The news was first announced by Janina Demuch, Pushkin’s wife, in a Facebook post. Reports in Belarusian media, which have not been independently verified by Hyperallergic, say the artist died from complications of a perforated ulcer and that he did not receive medical treatment in a timely manner.
“Given the Belarusian authorities’ practice of isolating political prisoners, Pushkin’s death is a distressing example of how the government violates human rights with impunity,” Julie Trebault, director of PEN America’s Artists at Risk Connection, said in a statement.
Pushkin was best known for his highly provocative performance pieces that criticized the Belarusian state and dictator Aleksandr Lukashenko in particular. Among his most famous works is “Dung For The President” (1999), which involved unloading a wheelbarrow of manure in front of the presidential building in Minsk where Lukashenko resides. That performance landed Pushkin behind bars for two years, but it was not the first time he was arrested for speaking out against the country’s authoritarian regime. The artist was in and out of prison throughout his life, persecuted for both his creative practice and his participation in protests calling for free speech and for Belarusian autonomy from Russia.
The artist was detained in 2021 after exhibiting a portrait of fighter Yauhen Zhykhar with a gun on his shoulder. He was sentenced to five years on charges of desecrating state symbols and inciting hatred through the “rehabilitation of Nazism.” Zhykhar is said to have collaborated with the Nazis during the occupation of Belarus in the summer of 1944, though Pushkin and his supporters have emphasized Zhykhar’s role in the post-war Belarusian resistance and stressed that the artwork was “in no way a justification for the ideology and practice of Nazism.” When the verdict was announced, Pushkin removed his clothing to reveal cut marks on his stomach in the shape of a cross; he was held in solitary confinement for two weeks.
Pushkin often referred to his 1996 mural at the Orthodox church in his native town of Bobr as the work he was most proud of. The painting, which referenced the Biblical episode of the Last Judgment, was quickly covered up after a television report revealed that the faces of the condemned sinners were reminiscent of Lukashenko.
Lukashenko, an ally of President Vladimir Putin, has spoken in support of the invasion of Ukraine and recently allowed Russia to station tactical nuclear weapons on its soil. The Belarusian leader has a track record of clamping down on dissent and repressing independent journalism. When Lukashenko was re-elected to power in August 2020 in an election that watchdog groups have characterized as manipulated, the state responded with a brutal crackdown on opposition leaders and peaceful protesters. According to the Human Rights Center Viasna, nearly 1,500 people in Belarus are considered political prisoners, including pro-democracy activist and Nobel Peace Prize winner Ales Bialiatski.

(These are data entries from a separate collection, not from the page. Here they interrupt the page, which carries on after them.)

==> flow/design.v (excerpt) <==
module bnn_layer0 (
    input  wire        clk,
    input  wire        reset_n,
    input  wire        i_run,
    output wire        o_idle,
    output wire        o_done,
    output wire [6:0]  addr_input,
    output wire        ce_input,
    input  wire [27:0] q_input,
    output wire [1:0]  addr_weight,
    output wire        ce_weight,
    input  wire [26:0] q_weight,
    output wire [6:0]  addr_output,
    output wire        we_output,
    output wire [25:0] d_output
);
wire        w_read, w_write;
wire        w_we_input, w_we_weight, w_ce_output, w_we_output;
wire [27:0] w_d_input;
wire [26:0] w_d_weight;
bnn_layer #(
    .CNT_BIT         (31),
    .IN_MEM_DWIDTH   (28),
    .IN_MEM_AWIDTH   (7),
    .IN_MEM_DEPTH    (84),
    .WEGT_MEM_DWIDTH (27),
    .WEGT_MEM_AWIDTH (2),
    .WEGT_MEM_DEPTH  (3),
    .OUT_MEM_DWIDTH  (26),
    .OUT_MEM_AWIDTH  (7),
    .OUT_MEM_DEPTH   (78),
    .WEGT_WIDTH      (3),
    .IN_DATA_WIDTH   (28),
    .STRIDE          (1),
    .IN_CHANNEL      (3),
    .OUT_CHANNEL     (3)
) u_bnn_layer (
    .clk         (clk),
    .reset_n     (reset_n),
    .i_run       (i_run),
    .i_num_cnt   (31'd84),
    .o_idle      (o_idle),
    .o_read      (w_read),
    .o_write     (w_write),
    .o_done      (o_done),
    .addr_input  (addr_input),
    .ce_input    (ce_input),
    .we_input    (w_we_input),
    .q_input     (q_input),
    .d_input     (w_d_input),
    .addr_weight (addr_weight),
    .ce_weight   (ce_weight),
    .we_weight   (w_we_weight),
    .q_weight    (q_weight),
    .d_weight    (w_d_weight),
    .addr_output (addr_output),
    .ce_output   (w_ce_output),
    .we_output   (w_we_output),
    .q_output    (26'd0),
    .d_output    (d_output)
);
assign we_output = w_ce_output & w_we_output;
  ...
clock: 5.14 ns
lec_check: 0
cap_margin: 0
cell_pad_in_sites_global_placement: 0
core_aspect_ratio: 0.72
core_margin: 2
core_utilization: 72
cts_cluster_diameter: 191
cts_cluster_size: 14
place_density: 0.65
setup_slack_margin: 1.35
slew_margin: 20
tns_end_percent: 100
run.sh (not shown) runs the stock make flow with config.mk's settings and CLKGATE_MAP_FILE=.
The baseline finished but fails on setup timing.
==> next run, changes <==
==> flow/config.mk (replaced) <==
export PLATFORM = sky130hd
export DESIGN_NAME = bnn_layer0
export DESIGN_NICKNAME = bnn_layer0
export VERILOG_FILES = /design/flow/design.v
export SDC_FILE = /design/flow/constraint.sdc
export NUM_CORES = 4
export LEC_CHECK = 0
export CAP_MARGIN = 20
export CORE_ASPECT_RATIO = 0.81
export CORE_MARGIN = 2
export CORE_UTILIZATION = 40
export SLEW_MARGIN = 20
export TNS_END_PERCENT = 60
==> flow/constraint.sdc (replaced) <==
create_clock -name core_clock -period 3.81 [get_ports {clk}]
set_input_delay 0.7620 -clock core_clock [delete_from_list [all_inputs] [get_ports {clk}]]
set_output_delay 0.7620 -clock core_clock [all_outputs]
set_load 0.01 [all_outputs]
=> The new run produced a layout that fails on setup timing; die size rose by 79%; design area rose by 6.2%; critical path depth stays the same; register-to-register slack got worse by 1300 ps; power rose by 60%; combinational power rose by 41%; final cell count rose by 18%; clock-buffer cell count rose by 87; maximum frequency hardly moves; utilization fell by 33 points.
==> next run, changes <==
==> flow/config.mk (replaced) <==
export PLATFORM = sky130hd
export DESIGN_NAME = bnn_layer0
export DESIGN_NICKNAME = bnn_layer0
export VERILOG_FILES = /design/flow/design.v
export SDC_FILE = /design/flow/constraint.sdc
export NUM_CORES = 4
export LEC_CHECK = 0
export CAP_MARGIN = 35
export CORE_MARGIN = 2
export CORE_UTILIZATION = 72
export CTS_CLUSTER_DIAMETER = 97
export CTS_CLUSTER_SIZE = 20
export PLACE_DENSITY = 0.64
export SETUP_SLACK_MARGIN = -0.39
export SLEW_MARGIN = 5
==> flow/constraint.sdc (replaced) <==
create_clock -name core_clock -period 4.34 [get_ports {clk}]
set_input_delay 0.8680 -clock core_clock [delete_from_list [all_inputs] [get_ports {clk}]]
set_output_delay 0.8680 -clock core_clock [all_outputs]
set_load 0.01 [all_outputs]
The new run finished but failed the layout checks on setup timing.
Wire length is lower by 8.9%.
Clock skew barely changes.
Critical path depth stays the same.
Global-route usage is higher by 14 points.
Via count stays flat.
Synthesized cell count stays the same.
Count of clock-buffer cells in the layout is lower by 115.
Total power is lower by 30%.
Cell area is lower by about 5.6%.
Worst setup slack gets better by 510 ps.
Core utilization is higher by 33 points.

“We note that this is not the first death incident in places of deprivation of liberty,” Viasna said in a statement about Pushkin’s death. “Thousands of prisoners in Belarusian jails daily suffer from poor conditions, including violating their constitutional healthcare rights. Furthermore, prisoners die every year in places of deprivation of liberty due to the lack of proper medical assistance … It constitutes an unacceptable practice that violates human rights.”